Bocoran tentang X500 series menunjukkan arah yang lebih agresif. Vivo disebut ingin memperluas penggunaan teknologi baterai berdensitas tinggi ke seluruh lini, bukan hanya ke varian tertinggi.
Tiga model utama disiapkan
Laporan yang beredar menyebut Vivo X500 series akan hadir dengan tiga model utama. Ketiganya adalah Vivo X500, X500 Pro, dan X500 Pro Max.
Ketiga perangkat itu juga dikabarkan punya ukuran layar yang berbeda. Vivo X500 disebut membawa panel 6,59 inci, X500 Pro 6,37 inci, dan X500 Pro Max 6,85 inci.
Selain tiga model tersebut, Vivo X500 Ultra juga disebut akan hadir. Namun, peluncurannya diperkirakan lebih lambat karena dijadwalkan muncul pada paruh pertama tahun depan.
Menariknya, X500 Ultra dikabarkan akan memakai layar yang sama dengan X500 Pro Max. Detail ini memperlihatkan bahwa Vivo masih menyiapkan pembagian kelas yang jelas di dalam keluarga X500.
Baterai besar, chipset berbeda
Dari sisi performa, bocoran juga menyebut adanya perbedaan chipset antarvarian. Vivo X500 Ultra dikabarkan akan ditenagai Snapdragon 8 Elite Gen 6 Pro.
Sementara itu, model X500 lainnya kemungkinan besar akan memakai chipset dari keluarga Dimensity 9600 series. Informasi ini selaras dengan kabar lain soal MediaTek Dimensity 9600 Pro yang disebut memiliki arsitektur all-big-core.
Kombinasi baterai besar dan pilihan chipset berbeda membuat strategi Vivo terlihat cukup terarah. Seri ini tidak hanya mengejar daya tahan pakai lebih panjang, tetapi juga membangun segmentasi yang lebih tegas di tiap model.
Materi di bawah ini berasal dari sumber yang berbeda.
File: src/rtl/shift_pkg.sv
// Shared definitions for the shift/rotate issue stage: op encodings,
// datapath widths and the queued request entry.
package shift_pkg;

  localparam int DATA_W = 8;
  localparam int CNT_W  = 3;

  localparam logic [1:0] OP_SLL = 2'b00;
  localparam logic [1:0] OP_SRL = 2'b01;
  localparam logic [1:0] OP_ROL = 2'b10;
  localparam logic [1:0] OP_ROR = 2'b11;

  typedef struct packed {
    logic [DATA_W-1:0] data;
    logic [CNT_W-1:0]  count;
    logic [1:0]        op;
    logic              chain;
  } req_t;

endpackage

File: src/rtl/shift_issue_unit_if.sv
// Request/result bus of the shift issue stage, plus its synchronous flush.
// Handshake: a request transfers on a rising edge where inValid && inReady;
// a result transfers on a rising edge where outValid && outReady. The sender
// holds its payload stable while valid is high and ready is low.
interface shift_issue_unit_if #(
  parameter int DEPTH = 4
);
  import shift_pkg::*;

  logic                    flush;
  logic                    inValid;
  logic                    inReady;
  logic [DATA_W-1:0]       inData;
  logic [CNT_W-1:0]        inCount;
  logic [1:0]              inOp;
  logic                    inChain;
  logic                    outValid;
  logic                    outReady;
  logic [DATA_W-1:0]       outResult;
  logic [$clog2(DEPTH):0]  occupancy;

  modport master (
    output flush, inValid, inData, inCount, inOp, inChain, outReady,
    input  inReady, outValid, outResult, occupancy
  );

  modport slave (
    input  flush, inValid, inData, inCount, inOp, inChain, outReady,
    output inReady, outValid, outResult, occupancy
  );

endinterface

File: src/rtl/shift_issue_unit_shift_rotate.sv
// Combinational 8-bit shifter/rotator: zero-filling logical shifts and
// modulo-8 rotates; a count of 0 passes the operand through.
module shiftRotate
  import shift_pkg::*;
(
  input  logic [DATA_W-1:0] operand,
  input  logic [CNT_W-1:0]  count,
  input  logic [1:0]        op,
  output logic [DATA_W-1:0] result
);

  logic [2*DATA_W-1:0] dbl;
  logic [2*DATA_W-1:0] rol_w;
  logic [2*DATA_W-1:0] ror_w;

  always_comb begin
    // Rotates shift a doubled copy so the wrapped bits fall into the kept byte.
    dbl    = {operand, operand};
    rol_w  = dbl << count;
    ror_w  = dbl >> count;
    result = operand;
    case (op)
      OP_SLL:  result = operand << count;
      OP_SRL:  result = operand >> count;
      OP_ROL:  result = rol_w[2*DATA_W-1:DATA_W];
      default: result = ror_w[DATA_W-1:0];
    endcase
  end

endmodule

File: src/rtl/shift_issue_unit.sv
// Buffered issue stage: queues shift/rotate requests in a small FIFO and
// issues the head into a registered result slot, resolving chains at issue.
module shift_issue_unit
  import shift_pkg::*;
#(
  parameter int DEPTH = 4
) (
  input  logic              clk,
  input  logic              rstN,
  shift_issue_unit_if.slave bus
);

  localparam int AW = $clog2(DEPTH);

  req_t              mem [DEPTH];
  logic [AW-1:0]     wr_ptr;
  logic [AW-1:0]     rd_ptr;
  logic [AW:0]       count;
  logic              out_valid;
  logic [DATA_W-1:0] out_result;
  logic [DATA_W-1:0] last_result;

  logic              full;
  logic              empty;
  logic              push;
  logic              issue;
  req_t              in_req;
  req_t              head;
  logic [DATA_W-1:0] operand;
  logic [DATA_W-1:0] shift_res;

  assign full  = (count == (AW+1)'(DEPTH));
  assign empty = (count == '0);

  // No bypass: a full queue refuses input even if it pops this cycle.
  assign bus.inReady = !full && !bus.flush;
  assign push        = bus.inValid && !full && !bus.flush;
  assign issue       = !empty && (!out_valid || bus.outReady) && !bus.flush;

  assign in_req = '{data:  bus.inData,
                    count: bus.inCount,
                    op:    bus.inOp,
                    chain: bus.inChain};

  assign head    = mem[rd_ptr];
  assign operand = head.chain ? last_result : head.data;

  shiftRotate u_shift_rotate (
    .operand (operand),
    .count   (head.count),
    .op      (head.op),
    .result  (shift_res)
  );

  always_ff @(posedge clk) begin
    if (push) begin
      mem[wr_ptr] <= in_req;
    end
  end

  always_ff @(posedge clk or negedge rstN) begin
    if (!rstN) begin
      wr_ptr      <= '0;
      rd_ptr      <= '0;
      count       <= '0;
      out_valid   <= 1'b0;
      out_result  <= '0;
      last_result <= '0;
    end else if (bus.flush) begin
      // out_result is left as-is; out_valid already marks it as stale.
      wr_ptr      <= '0;
      rd_ptr      <= '0;
      count       <= '0;
      out_valid   <= 1'b0;
      last_result <= '0;
    end else begin
      if (push) begin
        wr_ptr <= wr_ptr + 1'b1;
      end
      if (issue) begin
        rd_ptr      <= rd_ptr + 1'b1;
        out_result  <= shift_res;
        last_result <= shift_res;
        out_valid   <= 1'b1;
      end else if (out_valid && bus.outReady) begin
        out_valid <= 1'b0;
      end
      case ({push, issue})
        2'b10:   count <= count + 1'b1;
        2'b01:   count <= count - 1'b1;
        default: count <= count;
      endcase
    end
  end

  assign bus.outValid  = out_valid;
  assign bus.outResult = out_result;
  assign bus.occupancy = count;

endmodule

File: src/flat_wrapper.sv
// flat-port wrapper written by rule: the top's interface ports become plain ports
module shift_issue_unit_flat import shift_pkg::*;
#(
  parameter int DEPTH = 4
)
  (clk, rstN, bus_flush, bus_inValid, bus_inData, bus_inCount, bus_inOp, bus_inChain, bus_outReady, bus_inReady, bus_outValid, bus_outResult, bus_occupancy);
  shift_issue_unit_if #(.DEPTH(DEPTH)) bus_i ();
  input  logic clk;
  input  logic rstN;
  input wire logic [$bits(bus_i.flush)-1:0] bus_flush;
  input wire logic [$bits(bus_i.inValid)-1:0] bus_inValid;
  input wire logic [$bits(bus_i.inData)-1:0] bus_inData;
  input wire logic [$bits(bus_i.inCount)-1:0] bus_inCount;
  input wire logic [$bits(bus_i.inOp)-1:0] bus_inOp;
  input wire logic [$bits(bus_i.inChain)-1:0] bus_inChain;
  input wire logic [$bits(bus_i.outReady)-1:0] bus_outReady;
  output wire logic [$bits(bus_i.inReady)-1:0] bus_inReady;
  output wire logic [$bits(bus_i.outValid)-1:0] bus_outValid;
  output wire logic [$bits(bus_i.outResult)-1:0] bus_outResult;
  output wire logic [$bits(bus_i.occupancy)-1:0] bus_occupancy;
  assign bus_i.flush = bus_flush;
  assign bus_i.inValid = bus_inValid;
  assign bus_i.inData = bus_inData;
  assign bus_i.inCount = bus_inCount;
  assign bus_i.inOp = bus_inOp;
  assign bus_i.inChain = bus_inChain;
  assign bus_i.outReady = bus_outReady;
  assign bus_inReady = bus_i.inReady;
  assign bus_outValid = bus_i.outValid;
  assign bus_outResult = bus_i.outResult;
  assign bus_occupancy = bus_i.occupancy;
  shift_issue_unit #(.DEPTH(DEPTH)) u_core (.clk(clk), .rstN(rstN), .bus(bus_i));
endmodule
File: config.mk
export PLATFORM = sky130hd
export DESIGN_NAME = shift_issue_unit_flat
export DESIGN_NICKNAME = d
export VERILOG_FILES = /design/src/rtl/shift_pkg.sv /design/src/rtl/shift_issue_unit_if.sv /design/src/rtl/shift_issue_unit_shift_rotate.sv /design/src/rtl/shift_issue_unit.sv /design/src/flat_wrapper.sv
export SDC_FILE = /design/constraint.sdc
export NUM_CORES = 1
export LEC_CHECK = 0
export ABC_AREA = 1
export BUFFER_PORTS_ARGS = -buffer_cell sky130_fd_sc_hd__buf_4
export CAP_MARGIN = 20
export CORE_MARGIN = 2
export CORE_UTILIZATION = 35
export CTS_BUF_LIST = sky130_fd_sc_hd__clkbuf_8 sky130_fd_sc_hd__clkbuf_16
export CTS_CLUSTER_SIZE = 24
export DETAILED_ROUTE_END_ITERATION = 16
export SLEW_MARGIN = 5
export SYNTH_ARGS = -nofsm -noshare
export SYNTH_HDL_FRONTEND = slang
export SYNTH_SLANG_ARGS = --single-unit
File: constraint.sdc
create_clock -name clk -period 1.85 [get_ports clk]
set_input_delay 0.2775 -clock clk [delete_from_list [all_inputs] [get_ports clk]]
set_output_delay 0.2775 -clock clk [all_outputs]
set_load 0.02 [all_outputs]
Varian tambahan masih belum jelas
Selain empat model yang sudah disebut, ada pula laporan mengenai Vivo X500e. Sampai saat ini belum ada kepastian apakah model itu akan dipasarkan di China atau hanya hadir untuk pasar global.
Kehadiran varian tambahan ini menambah spekulasi soal seberapa luas Vivo ingin memperluas keluarga X500. Namun, informasi yang tersedia belum cukup untuk memastikan posisi X500e di jajaran produk tersebut.
Jika bocoran Smart Pikachu benar, Vivo X500 series akan menjadi salah satu langkah paling agresif Vivo dalam urusan baterai. Seluruh model yang melewati batas 7.000mAh berpotensi mengubah ekspektasi pengguna terhadap smartphone flagship yang tidak lagi harus mengorbankan kapasitas baterai demi desain atau kelas perangkat.